#### WORK ORDER:
Work through the data line by line, gathering every line that has the word "export".

______

From an optimization exercise on the open Yosys and OpenROAD flow, aimed at small area, a short achievable clock period and few clock cycles per item; shortcuts taken in it are not production practice.
The RTL was checked by simulation tests, not by an equivalence proof against the original design.
Power is estimated from default activity; no workload was simulated.

`flow/config.mk`:
```
export PLATFORM = sky130hd
export DESIGN_NAME = zi_sha256
export DESIGN_NICKNAME = zi_sha256
export VERILOG_FILES = /design/flow/design.v
export SDC_FILE = /design/flow/constraint.sdc
export NUM_CORES = 4
export LEC_CHECK = 0
export CAP_MARGIN = 20
export CORE_MARGIN = 2
export CORE_UTILIZATION = 40
export SETUP_SLACK_MARGIN = 5
export SLEW_MARGIN = 20
```
`flow/constraint.sdc`:
```
create_clock -name core_clock -period 10.0 [get_ports {clk}]
set_input_delay 2.0000 -clock core_clock [delete_from_list [all_inputs] [get_ports {clk}]]
set_output_delay 2.0000 -clock core_clock [all_outputs]
set_load 0.01 [all_outputs]
```
`flow/design.v`:
```
module zi_sha256 (
    input  wire         clk,
    input  wire         rst,           
    input  wire         in_valid,
    output wire         in_ready,
    input  wire [31:0]  in_data,
    input  wire         in_last,
    input  wire [2:0]   in_nbytes,     
    output reg          out_valid,
    output wire [255:0] out_digest
);
    localparam [31:0] IV0 = 32'h6a09e667, IV1 = 32'hbb67ae85,
                      IV2 = 32'h3c6ef372, IV3 = 32'ha54ff53a,
                      IV4 = 32'h510e527f, IV5 = 32'h9b05688c,
                      IV6 = 32'h1f83d9ab, IV7 = 32'h5be0cd19;
    reg [31:0] w [0:15];
    reg [31:0] a, b, c, d, e, f, g, h;
    reg [31:0] ra0, ra1, ra2, ra3, re0, re1, re2, re3;
    reg [31:0] pa;                     
    reg [5:0]  rnd;                    
    reg        act;                    
    reg [3:0]  nw;                     
    reg        full;                   
    reg        slot;                   
    reg        pad;                    
    reg        pad80;                  
    reg        lenblk;                 
    reg        fin_fill;               
    reg        fin_run;                
    reg [17:0] wc;                     
    reg [1:0]  lastb;                  
    wire [3:0] ph   = rnd[3:0];
    wire       q3   = (rnd[5:4] == 2'b11);
    wire       r63  = (rnd == 6'd63);
    reg        r63q, last, lastfin, hsh;
    wire       ivld = rst | lastfin;
    assign out_digest = {ra0, ra3, ra2, ra1, re0, re3, re2, re1};
    assign in_ready   = slot & ~pad;
    wire fire = in_valid & slot & ~pad;
    wire pins = slot & pad;
    wire ins  = fire | pins;
    reg [31:0] last_word;
    always @(*) begin
        case (in_nbytes)
            3'd0:    last_word = 32'h80000000;
            3'd1:    last_word = {in_data[31:24], 24'h800000};
            3'd2:    last_word = {in_data[31:16], 16'h8000};
            3'd3:    last_word = {in_data[31:8],  8'h80};
            default: last_word = in_data;
        endcase
    end
    wire        set_fin  = pins & (nw == 4'd15) & lenblk;
    wire [31:0] pad_word = set_fin ? {9'd0, wc, lastb, 3'b000}
                                   : {pad80, 31'd0};
    wire [31:0] word = pad ? pad_word : (in_last ? last_word : in_data);
    reg [31:0] kn;
    always @(*) begin
        case (rnd)
            6'd0: kn = 32'h71374491;
            6'd1: kn = 32'hb5c0fbcf;
            6'd2: kn = 32'he9b5dba5;
            6'd3: kn = 32'h3956c25b;
            6'd4: kn = 32'h59f111f1;
            6'd5: kn = 32'h923f82a4;
            6'd6: kn = 32'hab1c5ed5;
            6'd7: kn = 32'hd807aa98;
            6'd8: kn = 32'h12835b01;
            6'd9: kn = 32'h243185be;
            6'd10: kn = 32'h550c7dc3;
            6'd11: kn = 32'h72be5d74;
            6'd12: kn = 32'h80deb1fe;
            6'd13: kn = 32'h9bdc06a7;
            6'd14: kn = 32'hc19bf174;
            6'd15: kn = 32'he49b69c1;
            6'd16: kn = 32'hefbe4786;
            6'd17: kn = 32'h0fc19dc6;
            6'd18: kn = 32'h240ca1cc;
            6'd19: kn = 32'h2de92c6f;
            6'd20: kn = 32'h4a7484aa;
            6'd21: kn = 32'h5cb0a9dc;
            6'd22: kn = 32'h76f988da;
            6'd23: kn = 32'h983e5152;
            6'd24: kn = 32'ha831c66d;
            6'd25: kn = 32'hb00327c8;
            6'd26: kn = 32'hbf597fc7;
            6'd27: kn = 32'hc6e00bf3;
            6'd28: kn = 32'hd5a79147;
            6'd29: kn = 32'h06ca6351;
            6'd30: kn = 32'h14292967;
            6'd31: kn = 32'h27b70a85;
            6'd32: kn = 32'h2e1b2138;
            6'd33: kn = 32'h4d2c6dfc;
            6'd34: kn = 32'h53380d13;
            6'd35: kn = 32'h650a7354;
            6'd36: kn = 32'h766a0abb;
            6'd37: kn = 32'h81c2c92e;
            6'd38: kn = 32'h92722c85;
            6'd39: kn = 32'ha2bfe8a1;
            6'd40: kn = 32'ha81a664b;
            6'd41: kn = 32'hc24b8b70;
            6'd42: kn = 32'hc76c51a3;
            6'd43: kn = 32'hd192e819;
            6'd44: kn = 32'hd6990624;
            6'd45: kn = 32'hf40e3585;
            6'd46: kn = 32'h106aa070;
            6'd47: kn = 32'h19a4c116;
            6'd48: kn = 32'h1e376c08;
            6'd49: kn = 32'h2748774c;
            6'd50: kn = 32'h34b0bcb5;
            6'd51: kn = 32'h391c0cb3;
            6'd52: kn = 32'h4ed8aa4a;
            6'd53: kn = 32'h5b9cca4f;
            6'd54: kn = 32'h682e6ff3;
            6'd55: kn = 32'h748f82ee;
            6'd56: kn = 32'h78a5636f;
            6'd57: kn = 32'h84c87814;
            6'd58: kn = 32'h8cc70208;
            6'd59: kn = 32'h90befffa;
            6'd60: kn = 32'ha4506ceb;
            6'd61: kn = 32'hbef9a3f7;
            6'd62: kn = 32'hc67178f2;
            6'd63: kn = 32'h428a2f98;
            default: kn = 32'h428a2f98;
        endcase
    end
    wire [31:0] bsig1 = {e[5:0], e[31:6]} ^ {e[10:0], e[31:11]} ^ {e[24:0], e[31:25]};
    wire [31:0] bsig0 = {a[1:0], a[31:2]} ^ {a[12:0], a[31:13]} ^ {a[21:0], a[31:22]};
    wire [31:0] ch    = (e & f) ^ (~e & g);
    wire [31:0] maj   = (a & b) | (a & c) | (b & c);
    wire [31:0] h0g = r63q ? ra1 : 32'd0;
    wire [31:0] h4g = r63q ? re1 : 32'd0;
    wire [31:0] a1s = pa ^ h0g ^ ch;
    wire [31:0] a1c = {((pa & h0g) | (pa & ch) | (h0g & ch)), 1'b0};
    wire [31:0] a2s = bsig1 ^ bsig0 ^ maj;
    wire [31:0] a2c = {((bsig1 & bsig0) | (bsig1 & maj) | (bsig0 & maj)), 1'b0};
    wire [31:0] a3s = a1s ^ a1c ^ a2s;
    wire [31:0] a3c = {((a1s & a1c) | (a1s & a2s) | (a1c & a2s)), 1'b0};
    wire [31:0] a4s = a3s ^ a3c ^ a2c;
    wire [31:0] a4c = {((a3s & a3c) | (a3s & a2c) | (a3c & a2c)), 1'b0};
    wire [31:0] a_rnd = a4s + a4c;
    wire [31:0] e1s = pa ^ d ^ h4g;
    wire [31:0] e1c = {((pa & d) | (pa & h4g) | (d & h4g)), 1'b0};
    wire [31:0] e2s = e1s ^ e1c ^ ch;
    wire [31:0] e2c = {((e1s & e1c) | (e1s & ch) | (e1c & ch)), 1'b0};
    wire [31:0] e3s = e2s ^ e2c ^ bsig1;
    wire [31:0] e3c = {((e2s & e2c) | (e2s & bsig1) | (e2c & bsig1)), 1'b0};
    wire [31:0] e_rnd = e3s + e3c;
    wire [31:0] w1  = w[1];
    wire [31:0] w14 = w[14];
    wire [31:0] ssig0 = {w1[6:0], w1[31:7]} ^ {w1[17:0], w1[31:18]} ^ (w1 >> 3);
    wire [31:0] ssig1 = {w14[16:0], w14[31:17]} ^ {w14[18:0], w14[31:19]} ^ (w14 >> 10);
    wire [31:0] s1s = w[9] ^ w[0] ^ ssig0;
    wire [31:0] s1c = {((w[9] & w[0]) | (w[9] & ssig0) | (w[0] & ssig0)), 1'b0};
    wire [31:0] s2s = s1s ^ s1c ^ ssig1;
    wire [31:0] s2c = {((s1s & s1c) | (s1s & ssig1) | (s1c & ssig1)), 1'b0};
    wire [31:0] w_next = s2s + s2c;
    wire [31:0] sa = a + ra0;
    wire [31:0] se = e + re0;
    wire [31:0] h_n = lastfin ? IV7 : (last ? re2 : g);
    wire [31:0] p1s = h_n ^ kn ^ w1;
    wire [31:0] p1c = {((h_n & kn) | (h_n & w1) | (kn & w1)), 1'b0};
    wire [31:0] pa_n = p1s + p1c;
    wire       full_ins = full | (ins & (nw == 4'd15));
    wire       start    = r63 & full_ins;
    wire [5:0] rnd_n    = r63 ? (start ? 6'd0 : 6'd48) : rnd + 6'd1;
    wire [3:0] nw_n     = ins ? nw + 4'd1 : nw;
    wire       full_n   = full_ins & ~start;
    integer i;
    always @(posedge clk) begin
        for (i = 0; i < 15; i = i + 1)
            w[i] <= w[i+1];
        w[15] <= q3 ? (ins ? word : w[0]) : w_next;
        pa <= pa_n;
        if (ivld) begin
            {a, b, c, d, e, f, g, h} <= {IV0, IV1, IV2, IV3, IV4, IV5, IV6, IV7};
        end else begin
            a <= act ? a_rnd : d;
            b <= last ? sa : a;
            c <= last ? ra3 : b;
            d <= last ? ra2 : c;
            e <= act ? e_rnd : h;
            f <= last ? se : e;
            g <= last ? re3 : f;
            h <= last ? re2 : g;
        end
        if (rst) begin
            {ra0, ra1, ra2, ra3} <= {IV0, IV3, IV2, IV1};
            {re0, re1, re2, re3} <= {IV4, IV7, IV6, IV5};
        end else if (out_valid) begin
            {ra0, ra1, ra2, ra3} <= {IV3, IV2, IV1, IV0};
            {re0, re1, re2, re3} <= {IV7, IV6, IV5, IV4};
        end else begin
            ra0 <= last ? a_rnd : ra1;
            ra1 <= ra2;
            ra2 <= ra3;
            ra3 <= hsh ? sa : ra0;
            re0 <= last ? e_rnd : re1;
            re1 <= re2;
            re2 <= re3;
            re3 <= hsh ? se : re0;
        end
        r63q    <= ~rst & (rnd == 6'd62);
        last    <= ~rst & act & (rnd == 6'd62);
        lastfin <= ~rst & act & fin_run & (rnd == 6'd62);
        hsh     <= ~rst & act & (rnd[5:2] == 4'hf) & (rnd[1:0] != 2'd3);
        if (rst) begin
            rnd       <= 6'd48;
            act       <= 1'b0;
            nw        <= 4'd0;
            full      <= 1'b0;
            slot      <= 1'b1;
            pad       <= 1'b0;
            pad80     <= 1'b0;
            lenblk    <= 1'b0;
            fin_fill  <= 1'b0;
            fin_run   <= 1'b0;
            wc        <= 18'd0;
            lastb     <= 2'd0;
            out_valid <= 1'b0;
        end else begin
            rnd       <= rnd_n;
            if (r63)
                act <= start;
            nw        <= nw_n;
            full      <= full_n;
            slot      <= (rnd_n[5:4] == 2'b11) & (rnd_n[3:0] == nw_n) & ~full_n;
            out_valid <= lastfin;
            if (fire) begin
                if (~in_last | in_nbytes[2])
                    wc <= wc + 18'd1;
                if (in_last) begin
                    pad   <= 1'b1;
                    pad80 <= in_nbytes[2];
                    lastb <= in_nbytes[1:0];
                end
            end
            if (pins) begin
                pad80 <= 1'b0;
                if (nw == 4'd14)
                    lenblk <= ~pad80;
                if (set_fin) begin
                    pad    <= 1'b0;
                    lenblk <= 1'b0;
                    wc     <= 18'd0;
                end
            end
            if (start) begin
                fin_run  <= fin_fill | set_fin;
                fin_fill <= 1'b0;
            end else if (set_fin) begin
                fin_fill <= 1'b1;
            end
        end
    end
endmodule
```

______

#### SOLUTION BELOW:
export PLATFORM = sky130hd
export DESIGN_NAME = zi_sha256
export DESIGN_NICKNAME = zi_sha256
export VERILOG_FILES = /design/flow/design.v
export SDC_FILE = /design/flow/constraint.sdc
export NUM_CORES = 4
export LEC_CHECK = 0
export CAP_MARGIN = 20
export CORE_MARGIN = 2
export CORE_UTILIZATION = 40
export SETUP_SLACK_MARGIN = 5
export SLEW_MARGIN = 20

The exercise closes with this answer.